(Collected data)
»»
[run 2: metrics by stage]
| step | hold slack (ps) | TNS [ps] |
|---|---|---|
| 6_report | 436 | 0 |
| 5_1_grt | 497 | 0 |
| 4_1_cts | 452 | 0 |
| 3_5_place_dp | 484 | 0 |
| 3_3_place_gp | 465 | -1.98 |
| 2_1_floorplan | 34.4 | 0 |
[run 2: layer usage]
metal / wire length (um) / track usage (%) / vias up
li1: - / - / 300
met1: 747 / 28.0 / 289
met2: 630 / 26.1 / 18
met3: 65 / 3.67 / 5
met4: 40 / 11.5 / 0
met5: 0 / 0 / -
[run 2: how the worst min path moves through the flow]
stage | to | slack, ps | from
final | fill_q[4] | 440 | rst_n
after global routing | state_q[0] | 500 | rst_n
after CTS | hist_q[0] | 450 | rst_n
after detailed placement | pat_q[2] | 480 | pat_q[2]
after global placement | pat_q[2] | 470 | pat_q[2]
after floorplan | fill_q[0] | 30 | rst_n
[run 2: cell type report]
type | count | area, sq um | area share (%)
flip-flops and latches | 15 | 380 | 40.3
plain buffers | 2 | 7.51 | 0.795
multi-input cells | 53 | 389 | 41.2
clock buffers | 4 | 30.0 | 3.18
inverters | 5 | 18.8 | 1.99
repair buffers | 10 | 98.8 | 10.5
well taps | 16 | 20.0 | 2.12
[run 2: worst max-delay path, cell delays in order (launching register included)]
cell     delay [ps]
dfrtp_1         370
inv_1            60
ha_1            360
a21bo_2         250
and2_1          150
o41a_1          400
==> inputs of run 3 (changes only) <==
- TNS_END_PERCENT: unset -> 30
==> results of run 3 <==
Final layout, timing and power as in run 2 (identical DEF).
`config.mk`:
```
export PLATFORM = sky130hd
export DESIGN_NAME = display_arbiter
export DESIGN_NICKNAME = d
export VERILOG_FILES = /design/src/rtl/display_arbiter.sv
export SDC_FILE = /design/constraint.sdc
export NUM_CORES = 1
export LEC_CHECK = 0
export ABC_AREA = 1
export CAP_MARGIN = 20
export CELL_PAD_IN_SITES_DETAIL_PLACEMENT = 1
export CELL_PAD_IN_SITES_GLOBAL_PLACEMENT = 1
export CORE_AREA = 2 2 191 193
export DETAILED_ROUTE_END_ITERATION = 8
export DIE_AREA = 0 0 193 195
export PLACE_DENSITY_LB_ADDON = 0.1
export SLEW_MARGIN = 40
export SYNTH_ARGS = -nofsm -noshare
export SYNTH_HDL_FRONTEND = slang
export SYNTH_SLANG_ARGS = --single-unit
```
`constraint.sdc`:
```
create_clock -name clk -period 5.1 [get_ports clk]
set_clock_uncertainty 0.15 [all_clocks]
set_input_delay 1.02 -clock clk [delete_from_list [all_inputs] [get_ports clk]]
set_output_delay 1.02 -clock clk [all_outputs]
set_load 0.005 [all_outputs]
```
`src/rtl/display_arbiter.sv`:
```
// Display owner arbiter: shares the 128b matrix frame and 32b numbers word between two requesters.
// Define ARB_BLANK_EN to insert a blank frame of BLANK_CYC cycles on every owner handoff.
`timescale 1ns/1ps

module display_arbiter #(
    parameter int unsigned MIN_HOLD  = 1_000_000,
    parameter int unsigned BLANK_CYC = 500_000
) (
    input  logic         clk,
    input  logic         rst_n,
    input  logic [1:0]   req,
    input  logic [1:0]   upd,
    input  logic [127:0] matrix_in0,
    input  logic [127:0] matrix_in1,
    input  logic [31:0]  num_in0,
    input  logic [31:0]  num_in1,
    output logic [1:0]   grant,
    output logic [127:0] matrix_out,
    output logic [31:0]  num_out,
    output logic         busy
);

    localparam int unsigned HW = $clog2(MIN_HOLD + 1);
    localparam logic [HW-1:0] HOLD_MAX = HW'(MIN_HOLD);

`ifdef ARB_BLANK_EN
    localparam int unsigned BW = $clog2(BLANK_CYC + 1);
    localparam logic [BW-1:0] BLANK_END = BW'(BLANK_CYC);
`endif

    if (MIN_HOLD < 1 || BLANK_CYC < 1) begin : g_param_check
        $error("display_arbiter: MIN_HOLD and BLANK_CYC must both be >= 1");
    end

    typedef enum logic [1:0] {
        IDLE  = 2'd0,
        OWN0  = 2'd1,
`ifdef ARB_BLANK_EN
        OWN1  = 2'd2,
        BLANK = 2'd3
`else
        OWN1  = 2'd2
`endif
    } state_e;

    state_e         state_q, state_d;
    logic [HW-1:0]  hold_q, hold_d;
    logic [127:0]   matrix_q, matrix_d;
    logic [31:0]    num_q, num_d;
    logic           handoff;
    logic           hto;

`ifdef ARB_BLANK_EN
    logic [BW-1:0]  blank_q, blank_d;
    logic           tgt_q, tgt_d;
`endif

    always_ff @(posedge clk or negedge rst_n) begin
        if (!rst_n) begin
            state_q  <= IDLE;
            hold_q   <= '0;
            matrix_q <= '0;
            num_q    <= '0;
`ifdef ARB_BLANK_EN
            blank_q  <= '0;
            tgt_q    <= 1'b0;
`endif
        end else begin
            state_q  <= state_d;
            hold_q   <= hold_d;
            matrix_q <= matrix_d;
            num_q    <= num_d;
`ifdef ARB_BLANK_EN
            blank_q  <= blank_d;
            tgt_q    <= tgt_d;
`endif
        end
    end

    always_comb begin
        state_d  = state_q;
        hold_d   = hold_q;
        matrix_d = matrix_q;
        num_d    = num_q;
        handoff  = 1'b0;
        hto      = 1'b0;
`ifdef ARB_BLANK_EN
        blank_d  = blank_q;
        tgt_d    = tgt_q;
`endif

        // Transition decision; data loading is keyed off the chosen next state below.
        case (state_q)
            IDLE: begin
                if (req[1]) begin
                    state_d = OWN1;
                end else if (req[0]) begin
                    state_d = OWN0;
                end
            end
            OWN0: begin
                if (!req[0]) begin
                    if (req[1]) begin
                        handoff = 1'b1;
                        hto     = 1'b1;
                    end else begin
                        state_d = IDLE;
                    end
                end else if (req[1] && (hold_q == HOLD_MAX)) begin
                    handoff = 1'b1;
                    hto     = 1'b1;
                end
            end
            OWN1: begin
                if (!req[1]) begin
                    if (req[0]) begin
                        handoff = 1'b1;
                        hto     = 1'b0;
                    end else begin
                        state_d = IDLE;
                    end
                end
            end
`ifdef ARB_BLANK_EN
            BLANK: begin
                if (blank_q == BLANK_END) begin
                    blank_d = '0;
                    if (req[tgt_q]) begin
                        state_d = tgt_q ? OWN1 : OWN0;
                    end else if (req[!tgt_q]) begin
                        state_d = tgt_q ? OWN0 : OWN1;
                    end else begin
                        state_d = IDLE;
                    end
                end else begin
                    blank_d = blank_q + BW'(1);
                end
            end
`endif
            default: state_d = IDLE;
        endcase

        if (handoff) begin
`ifdef ARB_BLANK_EN
            state_d = BLANK;
            tgt_d   = hto;
            blank_d = BW'(1);
`else
            state_d = hto ? OWN1 : OWN0;
`endif
        end

        case (state_d)
            OWN0: begin
                if (state_q != OWN0) begin
                    matrix_d = matrix_in0;
                    num_d    = num_in0;
                    hold_d   = '0;
                end else begin
                    if (upd[0]) begin
                        matrix_d = matrix_in0;
                        num_d    = num_in0;
                    end
                    if (hold_q != HOLD_MAX) begin
                        hold_d = hold_q + HW'(1);
                    end
                end
            end
            OWN1: begin
                if (state_q != OWN1) begin
                    matrix_d = matrix_in1;
                    num_d    = num_in1;
                    hold_d   = '0;
                end else begin
                    if (upd[1]) begin
                        matrix_d = matrix_in1;
                        num_d    = num_in1;
                    end
                    if (hold_q != HOLD_MAX) begin
                        hold_d = hold_q + HW'(1);
                    end
                end
            end
`ifdef ARB_BLANK_EN
            BLANK: begin
                matrix_d = '0;
                num_d    = '0;
            end
`endif
            default: begin
                matrix_d = matrix_q;
                num_d    = num_q;
            end
        endcase
    end

    assign grant      = {state_q == OWN1, state_q == OWN0};
    assign busy       = (state_q != IDLE);
    assign matrix_out = matrix_q;
    assign num_out    = num_q;

endmodule

```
««
• **INSTRUCTIONS TO FOLLOW**:
Throughout the data above, count the lines where the word "buffers" occurs, and report that figure alone.

• **TASK RESULT**:
3